8 Ways To Spot A Narcissist

You've probably met one, already. Here are the signs!

Interacting, dating, or living with a narcissist can be energy draining. Narcissistic personality disorder (NPD) is characterized by grandiosity, the lack of empathy and admiration seeking from others.

People with NPD have a grandiose sense of self-importance, they exaggerate achievements and talents. They demand excessive admiration because they believe they're special and above the rest. For this reason, they expect special treatment and compliance with their wishes. They lack empathy, meaning they don't acknowledge or care about others' feelings and needs. Everything they do is to achieve something for themselves, never for others.

Narcissists are lovely people in the beginning. They are charismatic and act like you've got so many things in common, it's very easy to fall for them. They make you feel like you've known them forever, so falling in love, or becoming close friends comes easily. But after a while, their criticism, demands, arrogance increase up to a point where you're doing everything to please them, while they ignore you and your needs. Being in a romantic relationship, friendship, and even a work relation with a narcissist is energy draining.

1. They demand admiration.

Narcissists always talk about themselves. Even if you get to share something about you, they'll quickly turn the conversation back to them. They want you not only to listen but to admire everything they share. In the beginning, they might seem very interested in you and flatter you a lot, but that's just to seduce you. They need fans.

2. They feel special.

They truly believe they are above the rest. They'll brag a lot about their accomplishments, the celebrities they know, or the expensive things they buy. They will refuse to eat in restaurants that aren't fancy or sleep at cheap hotels. They'll simply burst out yelling "you want ME to eat HERE??". 

3. They feel no empathy.

Empathy is the ability to understand and share the feelings of another, and narcissists simply don't have it. People could lack empathy without being narcissists, but all narcissists have this symptom. They might be rude or insensitive to your problems, ignore you and your boundaries, or order you what to do, eat, or wear.

4. They believe they are the center of the world.

Not only they're special and better than anyone else, but they also believe they deserve special treatment. Rules don't apply to them, as they are superior human beings. If they make a mistake, it's everyone else's fault, never theirs.
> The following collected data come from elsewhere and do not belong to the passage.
[src/rtl/fp_pkg.sv]
// Shared constants, operand classification and helpers for the pipelined FP adder.
package fp_pkg;

    localparam int FLG_INV  = 3;
    localparam int FLG_OVF  = 2;
    localparam int FLG_UNF  = 1;
    localparam int FLG_INX  = 0;
    localparam int FP_MAX_W = 128;

    typedef enum logic [2:0] {
        CLS_ZERO = 3'd0,
        CLS_NORM = 3'd1,
        CLS_INF  = 3'd2,
        CLS_QNAN = 3'd3,
        CLS_SNAN = 3'd4
    } fp_class_e;

    function automatic int fp_w(input int exp_w, input int man_w);
        return 1 + exp_w + man_w;
    endfunction

    // Subnormals (exp == 0) classify as zero so they flush on unpack.
    function automatic fp_class_e fp_classify(input logic exp_zero, input logic exp_ones,
                                              input logic frac_zero, input logic frac_msb);
        fp_class_e cls;
        if (exp_zero) begin
            cls = CLS_ZERO;
        end else if (!exp_ones) begin
            cls = CLS_NORM;
        end else if (frac_zero) begin
            cls = CLS_INF;
        end else if (frac_msb) begin
            cls = CLS_QNAN;
        end else begin
            cls = CLS_SNAN;
        end
        return cls;
    endfunction

    function automatic logic [FP_MAX_W-1:0] fp_qnan(input int exp_w, input int man_w);
        logic [FP_MAX_W-1:0] v;
        v = '0;
        for (int i = 0; i < FP_MAX_W; i++) begin
            if (i == man_w - 1) begin
                v[i] = 1'b1;
            end else if (i >= man_w && i < man_w + exp_w) begin
                v[i] = 1'b1;
            end else begin
                v[i] = 1'b0;
            end
        end
        return v;
    endfunction

endpackage

[src/rtl/fp_lzc.sv]
// Parametrised leading-zero counter; an all-zero vector returns WIDTH.
module fp_lzc #(
    parameter int  WIDTH = 28,
    localparam int CNT_W = $clog2(WIDTH + 1)
) (
    input  logic [WIDTH-1:0] vec,
    output logic [CNT_W-1:0] count
);

    logic found_s;

    // Scan from the MSB, counting zeros until the first set bit.
    always_comb begin
        count   = '0;
        found_s = 1'b0;
        for (int i = WIDTH - 1; i >= 0; i--) begin
            if (!found_s) begin
                if (vec[i]) begin
                    found_s = 1'b1;
                end else begin
                    count = count + {{(CNT_W-1){1'b0}}, 1'b1};
                end
            end else begin
                found_s = 1'b1;
            end
        end
    end

endmodule

[src/rtl/fp_addsub_pipe.sv]
// Three-stage pipelined floating-point adder/subtractor with valid/ready on both ports.
// Special operands are resolved at unpack and travel past the datapath as a bypass.
module fp_addsub_pipe
    import fp_pkg::*;
#(
    parameter int  EXP_W = 8,
    parameter int  MAN_W = 23,
    localparam int W     = fp_w(EXP_W, MAN_W)
) (
    input  logic         clk,
    input  logic         rst_n,
    input  logic         in_valid,
    output logic         in_ready,
    input  logic [W-1:0] a,
    input  logic [W-1:0] b,
    input  logic         sub,
    output logic         out_valid,
    input  logic         out_ready,
    output logic [W-1:0] result,
    output logic [3:0]   flags
);

    localparam int SW  = MAN_W + 4;
    localparam int CW  = MAN_W + 5;
    localparam int LZW = $clog2(CW + 1);
    localparam int XW  = EXP_W + $clog2(MAN_W + 6) + 2;
    localparam logic [EXP_W-1:0]      EXP_ONES  = {EXP_W{1'b1}};
    localparam logic [W-1:0]          QNAN      = W'(fp_qnan(EXP_W, MAN_W));
    localparam logic signed [XW-1:0] X_ONE     = {{(XW-1){1'b0}}, 1'b1};
    localparam logic signed [XW-1:0] X_ZERO    = {XW{1'b0}};
    localparam logic signed [XW-1:0] X_EXP_MAX = {{(XW-EXP_W){1'b0}}, EXP_ONES};

    logic             s1_valid_r, s1_sign_r, s1_sub_r, s1_byp_r;
    logic [EXP_W-1:0] s1_exp_r;
    logic [SW-1:0]    s1_big_r, s1_small_r;
    logic [W-1:0]     s1_byp_res_r;
    logic [3:0]       s1_byp_flg_r;

    logic             s2_valid_r, s2_sign_r, s2_byp_r;
    logic [EXP_W-1:0] s2_exp_r;
    logic [CW-1:0]    s2_sum_r;
    logic [W-1:0]     s2_byp_res_r;
    logic [3:0]       s2_byp_flg_r;

    logic             s3_valid_r;
    logic [W-1:0]     result_r;
    logic [3:0]       flags_r;

    logic en1_s, en2_s, en3_s;

    assign en3_s     = !s3_valid_r || out_ready;
    assign en2_s     = !s2_valid_r || en3_s;
    assign en1_s     = !s1_valid_r || en2_s;
    assign in_ready  = en1_s;
    assign out_valid = s3_valid_r;
    assign result    = result_r;
    assign flags     = flags_r;

    logic             sa_s, sb_s, a_norm_s, b_norm_s;
    logic [EXP_W-1:0] ea_s, eb_s;
    logic [MAN_W-1:0] fa_s, fb_s;
    fp_class_e        ca_s, cb_s;
    logic [EXP_W+MAN_W-1:0] mag_a_s, mag_b_s;
    logic [SW-1:0]    sig_a_s, sig_b_s;

    assign sa_s     = a[W-1];
    assign ea_s     = a[W-2:MAN_W];
    assign fa_s     = a[MAN_W-1:0];
    assign sb_s     = b[W-1] ^ sub;
    assign eb_s     = b[W-2:MAN_W];
    assign fb_s     = b[MAN_W-1:0];
    assign ca_s     = fp_classify(ea_s == '0, ea_s == EXP_ONES, fa_s == '0, fa_s[MAN_W-1]);
    assign cb_s     = fp_classify(eb_s == '0, eb_s == EXP_ONES, fb_s == '0, fb_s[MAN_W-1]);
    assign a_norm_s = (ca_s == CLS_NORM);
    assign b_norm_s = (cb_s == CLS_NORM);
    assign mag_a_s  = a_norm_s ? {ea_s, fa_s} : '0;
    assign mag_b_s  = b_norm_s ? {eb_s, fb_s} : '0;
    assign sig_a_s  = a_norm_s ? {1'b1, fa_s, 3'b000} : '0;
    assign sig_b_s  = b_norm_s ? {1'b1, fb_s, 3'b000} : '0;

    logic             big_sign_s;
    logic [EXP_W-1:0] big_exp_s, small_exp_s, diff_s;
    logic [SW-1:0]    big_sig_s, small_ext_s, small_al_s;
    logic [2*SW-1:0]  wide_s;

    // Swap so the larger magnitude is the big operand, then align the small one with sticky.
    always_comb begin
        if (mag_a_s >= mag_b_s) begin
            big_sign_s  = sa_s;
            big_exp_s   = a_norm_s ? ea_s : '0;
            small_exp_s = b_norm_s ? eb_s : '0;
            big_sig_s   = sig_a_s;
            small_ext_s = sig_b_s;
        end else begin
            big_sign_s  = sb_s;
            big_exp_s   = b_norm_s ? eb_s : '0;
            small_exp_s = a_norm_s ? ea_s : '0;
            big_sig_s   = sig_b_s;
            small_ext_s = sig_a_s;
        end
        diff_s = big_exp_s - small_exp_s;
        wide_s = {small_ext_s, {SW{1'b0}}} >> diff_s;
        if (32'(diff_s) >= MAN_W + 3) begin
            small_al_s = {{(SW-1){1'b0}}, |small_ext_s};
        end else begin
            small_al_s = wide_s[2*SW-1:SW] | {{(SW-1){1'b0}}, |wide_s[SW-1:0]};
        end
    end

    logic         byp_s;
    logic [W-1:0] byp_res_s;
    logic [3:0]   byp_flg_s;

    // Resolve NaN, infinity and zero-plus-zero operands ahead of the datapath.
    always_comb begin
        byp_s     = 1'b1;
        byp_res_s = '0;
        byp_flg_s = 4'b0000;
        if (ca_s == CLS_QNAN || ca_s == CLS_SNAN || cb_s == CLS_QNAN || cb_s == CLS_SNAN) begin
            byp_res_s          = QNAN;
            byp_flg_s[FLG_INV] = (ca_s == CLS_SNAN) || (cb_s == CLS_SNAN);
        end else if (ca_s == CLS_INF && cb_s == CLS_INF) begin
            if (sa_s != sb_s) begin
                byp_res_s          = QNAN;
                byp_flg_s[FLG_INV] = 1'b1;
            end else begin
                byp_res_s = {sa_s, EXP_ONES, {MAN_W{1'b0}}};
            end
        end else if (ca_s == CLS_INF) begin
            byp_res_s = {sa_s, EXP_ONES, {MAN_W{1'b0}}};
        end else if (cb_s == CLS_INF) begin
            byp_res_s = {sb_s, EXP_ONES, {MAN_W{1'b0}}};
        end else if (ca_s == CLS_ZERO && cb_s == CLS_ZERO) begin
            byp_res_s = {sa_s & sb_s, {(W-1){1'b0}}};
        end else begin
            byp_s = 1'b0;
        end
    end

    // Stage 1 register: aligned operands or bypass result.
    always_ff @(posedge clk or negedge rst_n) begin
        if (!rst_n) begin
            s1_valid_r   <= 1'b0;
            s1_sign_r    <= 1'b0;
            s1_sub_r     <= 1'b0;
            s1_byp_r     <= 1'b0;
            s1_exp_r     <= '0;
            s1_big_r     <= '0;
            s1_small_r   <= '0;
            s1_byp_res_r <= '0;
            s1_byp_flg_r <= 4'b0000;
        end else if (en1_s) begin
            s1_valid_r <= in_valid;
            if (in_valid) begin
                s1_sign_r    <= big_sign_s;
                s1_sub_r     <= sa_s ^ sb_s;
                s1_byp_r     <= byp_s;
                s1_exp_r     <= big_exp_s;
                s1_big_r     <= big_sig_s;
                s1_small_r   <= small_al_s;
                s1_byp_res_r <= byp_res_s;
                s1_byp_flg_r <= byp_flg_s;
            end
        end
    end

    logic [CW-1:0] sum_s;

    // Big >= small by construction, so the subtraction never goes negative.
    always_comb begin
        if (s1_sub_r) begin
            sum_s = {1'b0, s1_big_r} - {1'b0, s1_small_r};
        end else begin
            sum_s = {1'b0, s1_big_r} + {1'b0, s1_small_r};
        end
    end

    // Stage 2 register: raw significand sum with carry bit.
    always_ff @(posedge clk or negedge rst_n) begin
        if (!rst_n) begin
            s2_valid_r   <= 1'b0;
            s2_sign_r    <= 1'b0;
            s2_byp_r     <= 1'b0;
            s2_exp_r     <= '0;
            s2_sum_r     <= '0;
            s2_byp_res_r <= '0;
            s2_byp_flg_r <= 4'b0000;
        end else if (en2_s) begin
            s2_valid_r <= s1_valid_r;
            if (s1_valid_r) begin
                s2_sign_r    <= s1_sign_r;
                s2_byp_r     <= s1_byp_r;
                s2_exp_r     <= s1_exp_r;
                s2_sum_r     <= sum_s;
                s2_byp_res_r <= s1_byp_res_r;
                s2_byp_flg_r <= s1_byp_flg_r;
            end
        end
    end

    logic [LZW-1:0]         lz_s, lzm1_s;
    logic [SW-1:0]          norm_s;
    logic signed [XW-1:0]   exp_x_s, exp_n_s, exp_r_s;
    logic [MAN_W+1:0]       mant_s;
    logic [MAN_W-1:0]       frac_s;
    logic                   inexact_s;
    logic [W-1:0]           res_s;
    logic [3:0]             flg_s;

    fp_lzc #(.WIDTH(CW)) u_lzc (
        .vec   (s2_sum_r),
        .count (lz_s)
    );

    assign lzm1_s  = lz_s - {{(LZW-1){1'b0}}, 1'b1};
    assign exp_x_s = $signed({{(XW-EXP_W){1'b0}}, s2_exp_r});

    // Normalise, round to nearest-even, then pack with overflow/underflow handling.
    always_comb begin
        if (s2_sum_r[CW-1]) begin
            norm_s  = {s2_sum_r[CW-1:2], s2_sum_r[1] | s2_sum_r[0]};
            exp_n_s = exp_x_s + X_ONE;
        end else begin
            norm_s  = s2_sum_r[SW-1:0] << lzm1_s;
            exp_n_s = exp_x_s - $signed({{(XW-LZW){1'b0}}, lzm1_s});
        end
        inexact_s = norm_s[2] | norm_s[1] | norm_s[0];
        mant_s    = {1'b0, norm_s[SW-1:3]}
                  + {{(MAN_W+1){1'b0}}, norm_s[2] & (norm_s[1] | norm_s[0] | norm_s[3])};
        if (mant_s[MAN_W+1]) begin
            exp_r_s = exp_n_s + X_ONE;
            frac_s  = mant_s[MAN_W:1];
        end else begin
            exp_r_s = exp_n_s;
            frac_s  = mant_s[MAN_W-1:0];
        end
        res_s = '0;
        flg_s = 4'b0000;
        if (s2_byp_r) begin
            res_s = s2_byp_res_r;
            flg_s = s2_byp_flg_r;
        end else if (s2_sum_r == '0) begin
            res_s = '0;
        end else if (exp_r_s >= X_EXP_MAX) begin
            res_s          = {s2_sign_r, EXP_ONES, {MAN_W{1'b0}}};
            flg_s[FLG_OVF] = 1'b1;
            flg_s[FLG_INX] = 1'b1;
        end else if (exp_r_s <= X_ZERO) begin
            res_s          = {s2_sign_r, {(W-1){1'b0}}};
            flg_s[FLG_UNF] = 1'b1;
            flg_s[FLG_INX] = 1'b1;
        end else begin
            res_s          = {s2_sign_r, exp_r_s[EXP_W-1:0], frac_s};
            flg_s[FLG_INX] = inexact_s;
        end
    end

    // Stage 3 register: output beat, held while the consumer stalls.
    always_ff @(posedge clk or negedge rst_n) begin
        if (!rst_n) begin
            s3_valid_r <= 1'b0;
            result_r   <= '0;
            flags_r    <= 4'b0000;
        end else if (en3_s) begin
            s3_valid_r <= s2_valid_r;
            if (s2_valid_r) begin
                result_r <= res_s;
                flags_r  <= flg_s;
            end
        end
    end

endmodule

[config.mk]
export PLATFORM = sky130hd
export DESIGN_NAME = fp_addsub_pipe
export DESIGN_NICKNAME = d
export VERILOG_FILES = /design/src/rtl/fp_pkg.sv /design/src/rtl/fp_lzc.sv /design/src/rtl/fp_addsub_pipe.sv
export SDC_FILE = /design/constraint.sdc
export NUM_CORES = 1
export LEC_CHECK = 0
export ABC_AREA = 1
export BUFFER_PORTS_ARGS = -buffer_cell sky130_fd_sc_hd__buf_2
export CAP_MARGIN = 20
export CORE_UTILIZATION = 60
export DETAILED_ROUTE_END_ITERATION = 10
export PLACE_DENSITY = 0.87
export SYNTH_ARGS = -nofsm -noshare
export SYNTH_HDL_FRONTEND = slang
export SYNTH_SLANG_ARGS = --single-unit
[constraint.sdc]
create_clock -name clk -period 27.7 [get_ports clk]
set_clock_uncertainty 0.15 [all_clocks]
set_input_delay 4.155 -clock clk [delete_from_list [all_inputs] [get_ports clk]]
set_output_delay 4.155 -clock clk [all_outputs]
set_load 0.02 [all_outputs]
=== After elaboration in Yosys (flattened, before gate mapping) ===
Index checks and enable logic that the tools add are counted.

* Add/sub/neg operators: 35
* $lt $le $gt $ge: 4
* Eq/ne operators: 11
* Shifts and indexed selects: 2
* Multiplexer cells: 159
* Bitwise operators: 10
* Reductions and logical operators: 24

{| class="wikitable"
|+ Operators by type and width
! kind !! count
|-
| $mux 5 || 54
|-
| $mux 32 || 8
|-
| $mux 27 || 6
|-
| $add 5x1->5 const B || 26
|-
| $mux 31 || 4
|-
| $mux 1 || 69
|-
| $reduce_or 27->1 || 2
|-
| $shr 54x8->54 || 1
|-
| $logic_not 23->1 || 2
|-
| $mux 8 || 4
|-
| $ge 31x31->1 || 1
|-
| $mux 15 || 2
|-
| $mux 3 || 10
|-
| $add 27x27->28 || 1
|-
| $logic_not 28->1 || 1
|-
| $mux 28 || 1
|-
| $sub 27x27->28 || 1
|-
| $or 27x1->27 || 1
|-
| $shl 27x5->27 || 1
|-
| $add 24x1->25 || 1
|-
| $mux 23 || 1
|-
| $eq 8x8->1 const B || 2
|-
| $logic_not 8->1 || 2
|-
| $add 15x2->15 const B || 1
|-
| 20 further kinds || 43
|}

* Flip-flop bits (word level): 208
* Output and inout port bits: 38
* Word-level logic and storage cells: 264

=== Longest topological paths before layout ===
* Depth after elaboration: 95
* Depth in mapped cells: 121
* Depth with buffers taken out: 118

=== Modules after synthesis ===
A second synthesis with hierarchy kept.

* Cell total of the unflattened synthesis: 2755
* Area total of the unflattened synthesis: 17020.1 um^2

{| class="wikitable"
|+ By module, submodules not included
! module !! instances !! cells each !! area each (um^2) !! seq. area each (um^2)
|-
| fp_addsub_pipe || 1 || 2288 || 14533.9 || 3678.5
|-
| fp_lzc || 1 || 467 || 2486.1 || 0.0
|}

=== Least setup slack after synthesis ===
OpenSTA, ideal clock, no wires.

* Kind: register -> register
* From: register s2_sum_r[27]
* To: register result_r[8] (netlist: result[8])
* Library setup time: 118 ps
* Data arrival time: 16494 ps
* Data required time: 27432 ps
* Slack: 10938 ps
* Cell stages (with the launch flop): 115
* Period minus slack after synthesis: 16762 ps
* Cell sequence: dfrtp_1 > buf_6 > a21oi_1 > ha_1 > inv_1 > a21oi_1 > ha_1 > inv_1 > a31oi_1 > nand2_1 > inv_1 > ha_1 > nand2_1 > nand2_1 > ha_1 > or2_2 > nand2_1 > inv_1 > [79 not listed] > nor2_2 > nand2_1 > o22ai_1 > o21a_1 > ha_1 > ha_1 > nand3_2 > nor2_8 > nand3_4 > buf_6 > o21a_1 > nor2_4 > nand3_4 > nand2_2 > nor2_4 > buf_6 > nand3b_1 > nand2_1

* Longest elaborated chain between the ends: 95
* Elaborated cells between the ends (all ways): 128

{| class="wikitable"
|+ RTL lines
! what !! RTL line !! text
|-
| start: declaration || fp_addsub_pipe.sv:41 || <nowiki>logic [CW-1:0] s2_sum_r;</nowiki>
|-
| start signal: assignment || fp_addsub_pipe.sv:194 || <nowiki>s2_sum_r <= sum_s;</nowiki>
|-
| $mux 1 || fp_lzc.sv:18 || <nowiki>if (vec[i]) begin</nowiki>
|-
| $add 1x1->2 || fp_lzc.sv:21 || <nowiki>count = count + {{(CNT_W-1){1'b0}}, 1'b1};</nowiki>
|-
| $mux 5 || fp_lzc.sv:18 ||
|-
| $mux 5 || fp_lzc.sv:17 || <nowiki>if (!found_s) begin</nowiki>
|-
| $add 5x1->5 || fp_lzc.sv:21 ||
|-
| $mux 5 || fp_lzc.sv:18 ||
|-
| $mux 5 || fp_lzc.sv:17 ||
|-
| $add 5x1->5 || fp_lzc.sv:21 ||
|-
| [79 not listed] || - ||
|-
| $and 1x1->1 || fp_addsub_pipe.sv:229 || <nowiki>+ {{(MAN_W+1){1'b0}}, norm_s[2] & (norm_s[1] | norm_s[0] | norm_s[3])};</nowiki>
|-
| $add 24x1->25 || fp_addsub_pipe.sv:229 ||
|-
| $mux 15 || fp_addsub_pipe.sv:230 || <nowiki>if (mant_s[MAN_W+1]) begin</nowiki>
|-
| $le 15x1->1 || fp_addsub_pipe.sv:248 || <nowiki>end else if (exp_r_s <= X_ZERO) begin</nowiki>
|-
| $mux 31 || fp_addsub_pipe.sv:248 ||
|-
| $mux 31 || fp_addsub_pipe.sv:244 || <nowiki>end else if (exp_r_s >= X_EXP_MAX) begin</nowiki>
|-
| $mux 32 (*) || fp_addsub_pipe.sv:242 || <nowiki>end else if (s2_sum_r == '0) begin</nowiki>
|-
| $mux 32 (*) || fp_addsub_pipe.sv:239 || <nowiki>if (s2_byp_r) begin</nowiki>
|-
| end signal: assignment || fp_addsub_pipe.sv:267 || <nowiki>result_r <= res_s;</nowiki>
|-
| end: declaration || fp_addsub_pipe.sv:46 || <nowiki>logic [W-1:0] result_r;</nowiki>
|}

Every way passes the cells marked *; elsewhere a longest branch is shown, timed or not.
A chain may end at the register's enable or synchronous reset.

=== Worst setup path after layout ===
* From: register s2_sum_r[27]
* To: register result_r[26] (netlist: result[26])

Same word-level chain as after synthesis.

==> flow_metrics.env <==
export IMPL_run_status="finished, final reports clean"
export IMPL_avgSynthCellArea_sq_um=6.05
export IMPL_crit_type="reg2reg"
export IMPL_dp_hpwl_mm=39.8
export IMPL_cts_buffers=17
export IMPL_grt_first_pass_wirelength_mm=82.5
export IMPL_drv_slew=0
export IMPL_die_area_sq_mm=0.0289
export IMPL_coreArea_sq_mm=0.0278
export IMPL_io_buffer_count=106
export IMPL_grt_max_degree=78
export IMPL_max_freq_mhz=50.5
export IMPL_yosysSeqAreaShare_pct=21.8
export IMPL_min_period_ns=19.79
export IMPL_gp_congestion=0.996
export IMPL_ctsHoldBuffers=0
export IMPL_max_clock_path_buffers=2
export IMPL_clock_sinks=147
export IMPL_clk_latency_ns=0.44
export IMPL_arrival_ns=20.00
export IMPL_dp_slack_ns=8.17
export IMPL_fp_row_count=61
export IMPL_fin_ws_ns=7.91
export IMPL_worst_path_largest_cell_delay_ns=0.74
export IMPL_htreeDepth=4
export IMPL_critPathSlowestCell="o21ai_1"
export IMPL_synth_top_area_share_pct=21.8
export IMPL_holdCritPathClass="reg2reg"
export IMPL_drc_errors=0
export IMPL_end_kind="flip-flop"
export IMPL_netlist_area_sq_mm=0.0169
export IMPL_cts_tree="done"
export IMPL_dieHeight_microns=170
export IMPL_finalHoldViolCount=0
export IMPL_synthTopCellsByArea="dfrtp_1 (22%), nand2_1 (20%), inv_1 (7.5%), o21ai_0 (7.4%), ha_1 (7.0%)"
export IMPL_start_util_pct=60.9
export IMPL_ys_flop_type="dfrtp_1"
export IMPL_critPathMostFrequentCell="ha_1"
export IMPL_async_flop_share_pct=100
export IMPL_wl_mm=50.3
export IMPL_rsz0062_at_grt="false"
export IMPL_ys_warn_count=0
export IMPL_required_ns=27.91
export IMPL_worst_pin_slew_ns=0.968
export IMPL_yosysTopAreaCell="dfrtp_1"
export IMPL_post_cts_buffers=0
export IMPL_root_buffer="clkbuf_16"
export IMPL_ant_nets=0
export IMPL_fin_setup_tns_ns=0
export IMPL_ys_seq_elements=147
export IMPL_syn_instance_count=2794
export IMPL_grt_pass1_vias=17300
export IMPL_yosysMostFrequentCell="nand2_1"
export IMPL_drt_wirelength_per_cell_microns=15.6
export IMPL_synthesis_nets=2958
export IMPL_drtIter0Drc=1590
export IMPL_cp_start_kind="flip-flop"
export IMPL_synth_edf_count=0
export IMPL_via_count=18400
export IMPL_relSlewSlack_pct=35.3
export IMPL_first_pass_iters=6
export IMPL_area_growth_pct=6.83
export IMPL_cts_repair_resized=0
export IMPL_die_w_microns=170
export IMPL_track_usage_pct=35.6
export IMPL_yosys_top_cells_count="nand2_1 (883), inv_1 (338), o21ai_0 (251)"
export IMPL_clk_pin_slew_ns=0.07
export IMPL_post_route_period_util_pct=71.5
export IMPL_antenna_found_initial=0
export IMPL_drive_gt1_share_pct=9.64
export IMPL_num_io_pins=107
export IMPL_path_max_fanout=34
export IMPL_avgViaCountPerCell=5.70
export IMPL_yosys_cell_types_count=60
export IMPL_setup_violations=0
export IMPL_maxCapViolations=0
export IMPL_nNetsFinal=2994
export IMPL_grt_overflow_total=0
export IMPL_diodes=0
==> layout make-up <==
type	count	area [sq um]
Multi-Input combinational cell	2170	11300
Fill cell	2751	9720
Sequential cell	147	3680
Inverter	375	1430
Timing Repair Buffer	119	634
Tap cell	378	473
Clock buffer	18	439
Clock inverter	14	161
==> cells in the final DEF (no fill, tap or decap), types with 11 or more instances in the layout <==
master     synthesis  layout
o21ai_1           24      24
o22ai_1           36      36
inv_1            338     337
buf_2              5     105
clkbuf_16          0      17
nor2_4            18      18
inv_2             22      23
nand4_1           39      39
or2_2             11      11
xor2_1            63      62
nand3_2           12      12
nor3_1            35      35
dfrtp_1          147     147
o21ai_0          251     251
buf_4              9      13
nor4_1            15      15
ha_1              94      94
nand3_1          186     186
nand2_1          883     882
a31oi_1           20      20
xnor2_1           18      18
nor2_1           237     237
nand2_2           23      24
a21oi_1          104     104
==> path summary, 6_finish.rpt <==
kind / from / endpoint / slack, ns / depth (start not counted)
min in group asynchronous: rst_n / s2_sum_r[6] / 3.59 / 1
max in group asynchronous: rst_n / s2_sum_r[20] / 22.38 / 2
worst min register to register: s2_valid_r / out_valid / 0.33 / 2
worst max register to register: s2_sum_r[27] / result[26] / 7.91 / 108
worst min-delay path: s2_valid_r / out_valid / 0.33 / 2
worst max-delay path: s2_sum_r[27] / result[26] / 7.91 / 108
If you're in a relationship with a narcissist and they cheat, guess who's fault it is for pushing them to sleep around? (Yours, obviously)

5. They exploit the people around them.

Narcissists manipulate their friends, spouses, relatives, or colleagues to do things for them. They'll ask you for favors, more and more often, up to the point they're exploiting you. If you dare to say no, they'll make you feel guilty about it and act like it's the end of the world.

6. They are envious.

Narcissists need to be the best, and can't ever be happy about others succeeding. If someone accomplishes something, they'll start tearing them down, saying they don't deserve it, or that they've achieved it through questionable means.

7. They are arrogant.

Narcissists act superior and they often put down other people, groups, races or classes. They will suck up to people they believe are high-class, and treat waiters, doormen, or taxi drivers terribly.

8. They believe they are always right.

Narcissists believe they're always right in any conversation. They'll twist your words, bully you, or guilt you into agreeing with them. They never apologize or admit when they're wrong.

Narcissists are manipulative and charming. In the beginning, they'll flatter you, spoil you, pay attention to your needs. Whatever you need, they'll do it. After you've become their friend or lover, they start exploiting you. They'll make you work harder and harder for their attention while feeling guilty for losing their love in the first place. Dating a narcissist is emotionally exhausting and so is leaving them.